A menina em seus braços tremia e chorava sem parar, confiava em Kally para ser seu abrigo, confiava que ela era sua outra mãe, como fugir disso? Kally sabia a importância de uma mãe na vida do filho, ela sabia que Melissa tinha Rachel e tinha certeza que a outra era uma mãe maravilhosa, mas ainda assim ela entendia a menina sofrendo por faltar a outra parte. Ela mesma foi vitima desse sofrimento a vida toda, pois por mais que seu pai sempre foi presente e amoroso ele nunca substituiu a falta que sua mãe deixou quando morreu assim que ela nasceu. Elas cresceu sentindo falta da mãe, sonhando com a mãe, idealizando como seria se tivesse sua mãe e seu pai juntos. Kally entendia Melissa e entender a menina aumentava ainda mais seu pânico, pois ela sabia que quando falasse que não era sua outra mãe, que a mãe não chegaria, a menina entraria em um sofrimento desmedido.

- Mel, vem comigo, por favor – Rachel implorava e já começava a chorar, tudo ali estava emocional demais, pesado demais. Kally era consciente que ela era a única que poderia quebrar tudo e fazer todo mundo parar de chorar.

- Chega – Ela gritou extremamente alto para Rachel fazendo a outra se afastar em um impulso – Se você continuar puxando ela vai machucar a menina – Kally falou o obvio, tentando amenizar seu tom de voz. Rachel sabia disso tanto quanto Kally, mas não tinha outra solução, ninguém mais que ela odiava machucar a menina, mas ela precisava desgrudar a criança da outra.

Kally deu pouco mais de três passos e voltou em direção a cama, colocou os pés da menina em contado com o colchão, de pé na cama a menina ficava praticamente da altura dela.

- Mel, meu amor, você pode me olhar? – Kally pediu docemente e a menina demorou alguns segundos para tirar o rosto do pescoço da outra e a encarar – Eu também senti sua falta todo esse tempo – Kally falou sem nem mesmo acreditar no que estava fazendo, sabia que aquele caminho era sem volta, sabia que Rachel iria a matar por isso, mas ela não seria a responsável por quebrar o mundo daquele criança de sete anos de idade em seu aniversario. Kally beijou docemente a bochecha da menina e tentou limpar suas lagrimas, Rachel se mantinha no mesmo lugar, seu corpo não a obedecia, ela se sentia incapaz de andar e falar, observava a cena como uma telespectadora apenas.

- Mamãe, você não me ama? – A menina deu voz ao seu maior medo e fechou os olhos esperando a resposta. Kally sorriu, Melissa era adorável, como alguém podia abandonar ela?

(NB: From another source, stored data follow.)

== run A ==
## caesar_cipher
module caesar_cipher (
   input            clk
  ,input            rst_n
  ,input            ptxt_valid  
  ,input            mode  
  ,input            key_shift_dir_1  
  ,input            key_shift_dir_3  
  ,input      [4:0] key_shift_num_1  
  ,input      [4:0] key_shift_num_3  
  ,input      [7:0] ptxt_char
  ,output reg [7:0] ctxt_char
  ,output reg       err_invalid_key_shift_num
  ,output reg       err_invalid_ptxt_char
  ,output reg       ctx_ready
);
For scale: about 2300 cells after synthesis, ~10 flip-flops, roughly 35 I/O pins.
clock: 10.7 ns
lec_check: 0
cap_margin: 20
core_margin: 2
core_utilization: 68
slew_margin: 20
tns_end_percent: 5
run.sh (not shown) runs the stock make flow with config.mk's settings and CLKGATE_MAP_FILE=.
Run A did not run to completion, as it errored out during global routing.
The following lists how run B was set up differently from run A:
- clearing TNS_END_PERCENT, which used to be 5
- swapping 68 for 40 in CORE_UTILIZATION
- swapping 10.7 for 14.0 in the clock period (ns, I/O delays scaled along)
## What came out
Run B completed every stage of the flow, and the final layout passed the timing, design-rule and antenna checks. Per the comparison of run B with run A, TritonCTS sink count now sits at about the same level, floorplan die height rose 30%. Re number of placed I/O pins: no difference whatsoever between run A and run B. Compared with run A, run B shows instance area at placement that has gone down by more than 10%. In the reports for run B and run A, the larger die size belongs to run B. Relative to run A, post-DP HPWL has decreased by 1.3% in run B.
## Diff of input files: run C against run B
- CORE_ASPECT_RATIO newly set to 0.5
- CORE_UTILIZATION changed from 40 to 45
- TNS_END_PERCENT newly set to 10
- ABC_AREA newly set to 1
- CTS_CLUSTER_DIAMETER newly set to 226
- CTS_CLUSTER_SIZE newly set to 100
- GPL_ROUTABILITY_DRIVEN newly set to 0
- PLACE_DENSITY_LB_ADDON newly set to 0.08
--- outcome ---
- ctxt_char[1] as the worst setup path endpoint was reported by run B, and ctxt_char[2] by run C.
- Summary of the comparison: fraction of area in multi-input gates is lower in run C, relative to run B.
- NOTE: number of cells after detailed placement in run C exceeds that of run B
- | cell area | run C vs run B | about 12% lower |
- Between run B and run C, die extent in x increased.

========
## job 5379
Starting RTL as in the previous note.
export LEC_CHECK = 0
export ABC_AREA = 1
export CAP_MARGIN = 20
export CORE_MARGIN = 2
export CORE_UTILIZATION = 72
export CTS_CLUSTER_DIAMETER = 97
export CTS_CLUSTER_SIZE = 13
export PLACE_DENSITY_LB_ADDON = 0.14
export SETUP_SLACK_MARGIN = 0.2
export SLEW_MARGIN = 20
create_clock -name core_clock -period 3.84 [get_ports {clk}]
For job 5379, the flow was terminated by a tool error in detailed placement and produced no final design.
[inputs] job 2443 vs job 5379
Settings: swapping 97 for 105 in CTS_CLUSTER_DIAMETER; clearing SETUP_SLACK_MARGIN, which used to be 0.2; clearing CTS_CLUSTER_SIZE, which used to be 13; clearing ABC_AREA, which used to be 1; clearing PLACE_DENSITY_LB_ADDON, which used to be 0.14; putting MAX_ROUTING_LAYER at met4 where nothing was set; swapping 3.84 for 10.9 in the clock period (ns, I/O delays scaled along).
==> results <==
Job 2443 | ERROR | global routing. Across both runs, synthesized area per cell was higher for job 2443 than for job 5379. Job 2443 vs job 5379 on area of the synthesized netlist per yosys stat: job 2443 is the higher one. Multiplexer share of the synthesized area for job 2443: 3.8 points up relative to job 5379. Job 5379 -> job 2443: area after synthesis increased by more than 10%. Going from job 5379 to job 2443, post-synthesis simple-gate area fraction shrinks by 17 points.
For job 335, these inputs were changed with respect to job 2443:
Settings: CTS_CLUSTER_DIAMETER no longer set, was 105; CORE_UTILIZATION now 40, was 72; MAX_ROUTING_LAYER no longer set, was met4; the clock period (ns, I/O delays scaled along) now 13.6, was 10.9.
==> comparison <==
Job 2443 -> job 335: area share of fa/ha/maj cells after synthesis delta 0, exact match
Job 335 did not stop at any stage, and its layout met the timing, design-rule and antenna checks.
Compared with job 2443, job 335 shows core utilization at floorplan lower by 32 points.
Job 2443 -> job 335: number of instances in the synthesized netlist delta 0, exact match
Height of the die: job 335 and job 2443 compared, higher one is job 335
As far as Yosys chip area goes, job 2443 and job 335 are indistinguishable; the numbers are identical.
Global placement routability congestion of job 335 falls short of that of job 2443 by more than 10%.
Compared with job 2443, in job 335 sink count of the clock tree level; overall die area now sits higher; number of core rows increased by 33% relative to the old numbers; area of placed instances went down by 9.9%.

========
caesar_cipher again, from the RTL that the note above started with.
==> flow/config.mk <==
export PLATFORM = sky130hd
export DESIGN_NAME = caesar_cipher
export DESIGN_NICKNAME = caesar_cipher
export VERILOG_FILES = /design/flow/design.v
export SDC_FILE = /design/flow/constraint.sdc
export NUM_CORES = 4
export LEC_CHECK = 0
export ABC_AREA = 1
export CAP_MARGIN = 0
export CELL_PAD_IN_SITES_DETAIL_PLACEMENT = 0
export CELL_PAD_IN_SITES_GLOBAL_PLACEMENT = 2
export CORE_ASPECT_RATIO = 0.5
export CORE_MARGIN = 5
export CORE_UTILIZATION = 29
export CTS_CLUSTER_DIAMETER = 256
export CTS_CLUSTER_SIZE = 98
export GPL_ROUTABILITY_DRIVEN = 0
export GPL_TIMING_DRIVEN = 1
export HOLD_SLACK_MARGIN = 0.29
export MIN_ROUTING_LAYER = met1
export PLACE_DENSITY_LB_ADDON = 0.1
export SETUP_SLACK_MARGIN = 4.58
export SLEW_MARGIN = 20
export TNS_END_PERCENT = 15
==> flow/constraint.sdc <==
create_clock -name core_clock -period 23.0 [get_ports {clk}]
set_input_delay 4.6000 -clock core_clock [delete_from_list [all_inputs] [get_ports {clk}]]
set_output_delay 4.6000 -clock core_clock [all_outputs]
set_load 0.01 [all_outputs]
Edit:
- ABC_AREA: 1 -> unset
- CAP_MARGIN: 0 -> 15
- CORE_ASPECT_RATIO: 0.5 -> unset
- CORE_MARGIN: 5 -> 2
- CORE_UTILIZATION: 29 -> 44
- CTS_CLUSTER_DIAMETER: 256 -> 66
- GPL_ROUTABILITY_DRIVEN: 0 -> unset
- HOLD_SLACK_MARGIN: 0.29 -> unset
- SETUP_SLACK_MARGIN: 4.58 -> unset
Result: The changed run passed the timing, design-rule and antenna checks; worst hold slack is about the same; worst setup slack loses 2.7 ns; synthesized cell count is lower by 8.0%.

- Meu, amor. Abra seus olhos – Ela pediu em sua voz mais doce, ela sempre foi conhecida por ter uma voz alta e muitas vezes chata, nunca se imaginou com um timbre tão calmo e sereno. Melissa abriu os olhos verdes e encarou os olhos verdes da outra – Eu amo você – Kally falou e em troca recebeu o abraço mais gostoso de sua vida.

Melissa procurou Rachel com os olhos e a viu alheia em pé.

- Vem, mãe. Quero um abraço de aniversario triplo – Melissa pediu animada e Rachel se viu incapaz de andar, tudo aquilo era muito para digerir, a situação que já era ruim tinha piorado de forma exponencial.

Kally não sabia se Rachel iria matar ela de forma cruel ou rápida, sua única certeza é que ela seria morta pela outra, mas como não entrar naquele teatro? Como dizer para menina que tudo aquilo era um enorme mal entendido? Que sua mãe de fato havia lhe abandonado e nunca mais voltaria.

Kally estendeu sua mão, ela não estava muito longe de Rachel então conseguiu se esticar o suficiente para puxar a outra e a fazer andar ate elas. O sonho de Melissa finalmente tinha sido realizado, ela tinha as duas mães lhe abraçando ao mesmo tempo.

- Eu estou tão feliz – A menina declarou saindo do abraço e beijando docemente a bochecha de cada uma delas.

Seu corpo lhe mandou correr para o banheiro, afinal ela tinha se levantado da cama e ido direto ao quarto da mãe – Eu preciso ir ao banheiro – Foi tudo que a criança disse antes de pular da cama direto para o chão e correr porta a fora do quarto indo embora e deixando as duas mulheres adultas sozinhas no cômodo.